Dark matter tracers?
Physicists think dark matter could consist of something called WIMPs, which stands for weakly interacting massive particles. When two WIMPs bump into each other, they destroy each other, and the result is an electron-positron pair. The mass of those particles is related to the size of the WIMP in question. That’s also related to its energy. So seeing positrons around a certain energy range might, might be a sign of these dark matter annihilations, and a telltale sign of its presence in our local section of the universe.
The problem is, positrons can come from other sources, too. Pulsars can spew them as they whip around in super-fast rotation. So seeing extra positrons is not necessarily a eureka moment for dark matter hunters.
AMS may provide insights into other mysteries of matter, too. From a mathematical point of view, nothing should exist, because matter and antimatter should have zeroed out after the Big Bang. They didn’t, and now everything in the universe exists–but why? The AMS can detect exotic particles, from neutralinos to strangelets, that could help answer these questions.
Ting has spent decades fighting to build AMS and get it into orbit. It was almost scuttled after the 2003 Columbia disaster, but he lobbied Congress to require NASA to launch it. In his PowerPoint presentation, he showed photos of lawmakers including former Sen. Ben Nelson, D-Nebraska, touring the detector’s construction facilities. His paper acknowledges several members of Congress.
The instrument itself is a major achievement, with some of the most sensitive electronics and arguably the most precise instrumentation ever lofted to space. No one has ever really nailed down a price tag, but it cost somewhere between $1.2 and $2 billion.
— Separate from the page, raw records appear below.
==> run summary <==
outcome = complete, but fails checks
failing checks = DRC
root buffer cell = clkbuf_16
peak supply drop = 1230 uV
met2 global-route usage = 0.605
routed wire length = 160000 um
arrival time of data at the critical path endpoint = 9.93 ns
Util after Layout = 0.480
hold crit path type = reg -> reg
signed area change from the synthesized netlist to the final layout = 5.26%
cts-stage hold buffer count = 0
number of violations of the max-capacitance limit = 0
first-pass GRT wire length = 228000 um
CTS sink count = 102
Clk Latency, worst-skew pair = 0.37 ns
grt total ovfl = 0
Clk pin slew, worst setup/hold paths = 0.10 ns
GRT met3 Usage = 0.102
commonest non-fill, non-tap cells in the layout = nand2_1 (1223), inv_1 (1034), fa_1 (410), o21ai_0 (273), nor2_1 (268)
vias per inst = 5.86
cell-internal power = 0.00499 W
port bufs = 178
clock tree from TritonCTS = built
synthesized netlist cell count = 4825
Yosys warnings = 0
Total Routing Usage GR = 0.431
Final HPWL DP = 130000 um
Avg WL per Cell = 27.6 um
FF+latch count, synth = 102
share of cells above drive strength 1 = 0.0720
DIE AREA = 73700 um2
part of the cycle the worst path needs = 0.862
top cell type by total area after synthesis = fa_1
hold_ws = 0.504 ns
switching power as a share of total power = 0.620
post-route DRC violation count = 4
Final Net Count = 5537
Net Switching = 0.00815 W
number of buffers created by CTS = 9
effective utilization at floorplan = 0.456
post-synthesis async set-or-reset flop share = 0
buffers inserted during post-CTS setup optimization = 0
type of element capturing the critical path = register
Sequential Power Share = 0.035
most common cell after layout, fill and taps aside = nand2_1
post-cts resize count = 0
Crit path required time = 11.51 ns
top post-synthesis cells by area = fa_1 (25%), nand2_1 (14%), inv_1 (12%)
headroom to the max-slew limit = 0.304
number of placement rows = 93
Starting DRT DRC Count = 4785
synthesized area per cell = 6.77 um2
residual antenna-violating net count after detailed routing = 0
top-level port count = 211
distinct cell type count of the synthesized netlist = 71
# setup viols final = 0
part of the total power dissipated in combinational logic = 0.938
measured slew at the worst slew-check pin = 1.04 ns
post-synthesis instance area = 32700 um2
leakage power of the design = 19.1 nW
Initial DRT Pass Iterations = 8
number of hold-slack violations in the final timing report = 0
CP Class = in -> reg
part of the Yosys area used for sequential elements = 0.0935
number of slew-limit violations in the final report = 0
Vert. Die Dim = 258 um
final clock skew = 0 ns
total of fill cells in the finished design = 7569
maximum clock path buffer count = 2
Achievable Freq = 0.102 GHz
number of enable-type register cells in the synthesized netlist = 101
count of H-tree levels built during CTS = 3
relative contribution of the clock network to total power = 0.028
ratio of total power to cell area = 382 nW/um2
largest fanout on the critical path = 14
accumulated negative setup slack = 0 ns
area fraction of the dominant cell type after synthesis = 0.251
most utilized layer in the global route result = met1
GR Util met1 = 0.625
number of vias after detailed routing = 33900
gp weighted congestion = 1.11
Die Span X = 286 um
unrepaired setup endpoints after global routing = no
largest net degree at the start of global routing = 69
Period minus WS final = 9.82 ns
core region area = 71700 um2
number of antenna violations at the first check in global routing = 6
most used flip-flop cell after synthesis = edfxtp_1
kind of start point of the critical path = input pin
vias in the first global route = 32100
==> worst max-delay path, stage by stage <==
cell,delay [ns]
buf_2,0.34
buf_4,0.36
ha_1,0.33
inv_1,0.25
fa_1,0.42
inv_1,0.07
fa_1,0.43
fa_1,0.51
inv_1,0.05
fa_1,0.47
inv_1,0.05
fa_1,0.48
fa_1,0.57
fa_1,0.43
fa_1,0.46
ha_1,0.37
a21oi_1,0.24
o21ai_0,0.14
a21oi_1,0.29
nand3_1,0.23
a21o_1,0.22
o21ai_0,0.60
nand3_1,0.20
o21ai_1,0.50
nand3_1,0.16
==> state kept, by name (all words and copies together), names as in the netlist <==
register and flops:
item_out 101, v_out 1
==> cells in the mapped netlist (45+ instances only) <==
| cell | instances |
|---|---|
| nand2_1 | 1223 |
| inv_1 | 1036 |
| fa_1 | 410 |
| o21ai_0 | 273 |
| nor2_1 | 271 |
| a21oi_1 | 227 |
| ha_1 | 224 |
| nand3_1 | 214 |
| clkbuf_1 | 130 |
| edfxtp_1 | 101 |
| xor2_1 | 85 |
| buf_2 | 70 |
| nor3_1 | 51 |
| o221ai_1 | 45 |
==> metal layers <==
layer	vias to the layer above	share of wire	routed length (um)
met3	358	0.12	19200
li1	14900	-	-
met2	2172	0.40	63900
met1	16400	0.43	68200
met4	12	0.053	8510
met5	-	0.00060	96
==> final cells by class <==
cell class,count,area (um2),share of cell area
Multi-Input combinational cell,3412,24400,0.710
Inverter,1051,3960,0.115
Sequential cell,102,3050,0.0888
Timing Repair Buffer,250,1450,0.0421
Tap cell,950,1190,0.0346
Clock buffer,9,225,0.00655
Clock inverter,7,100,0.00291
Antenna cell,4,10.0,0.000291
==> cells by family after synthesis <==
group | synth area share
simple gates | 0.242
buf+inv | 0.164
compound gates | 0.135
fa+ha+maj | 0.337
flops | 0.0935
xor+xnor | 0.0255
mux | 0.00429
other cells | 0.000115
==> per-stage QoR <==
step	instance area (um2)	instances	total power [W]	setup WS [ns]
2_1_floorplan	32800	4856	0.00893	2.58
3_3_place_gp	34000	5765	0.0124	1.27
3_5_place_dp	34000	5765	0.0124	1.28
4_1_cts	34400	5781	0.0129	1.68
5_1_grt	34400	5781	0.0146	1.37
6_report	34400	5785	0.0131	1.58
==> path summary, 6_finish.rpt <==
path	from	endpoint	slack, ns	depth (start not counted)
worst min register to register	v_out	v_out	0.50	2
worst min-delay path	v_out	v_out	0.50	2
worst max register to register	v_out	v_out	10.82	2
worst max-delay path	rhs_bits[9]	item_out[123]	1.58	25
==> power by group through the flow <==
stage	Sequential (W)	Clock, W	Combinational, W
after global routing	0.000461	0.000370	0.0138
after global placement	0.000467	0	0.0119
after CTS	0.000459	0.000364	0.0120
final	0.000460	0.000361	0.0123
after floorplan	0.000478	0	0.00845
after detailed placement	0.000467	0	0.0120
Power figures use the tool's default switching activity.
The 7-ton instrument works somewhat like the particle accelerators at CERN, with a cryogenically cooled permanent magnet that bends incoming particles. The way they bend reveals their charge and their nature. It is full of xenon and contains incredibly precisely aligned tubes–so much so that Ting verified their structure with medical equipment.
“I put them in the hospital, like a patient, and I gave them a CT scan,” he said. “Remember, it took us nearly 18 years to produce these results.”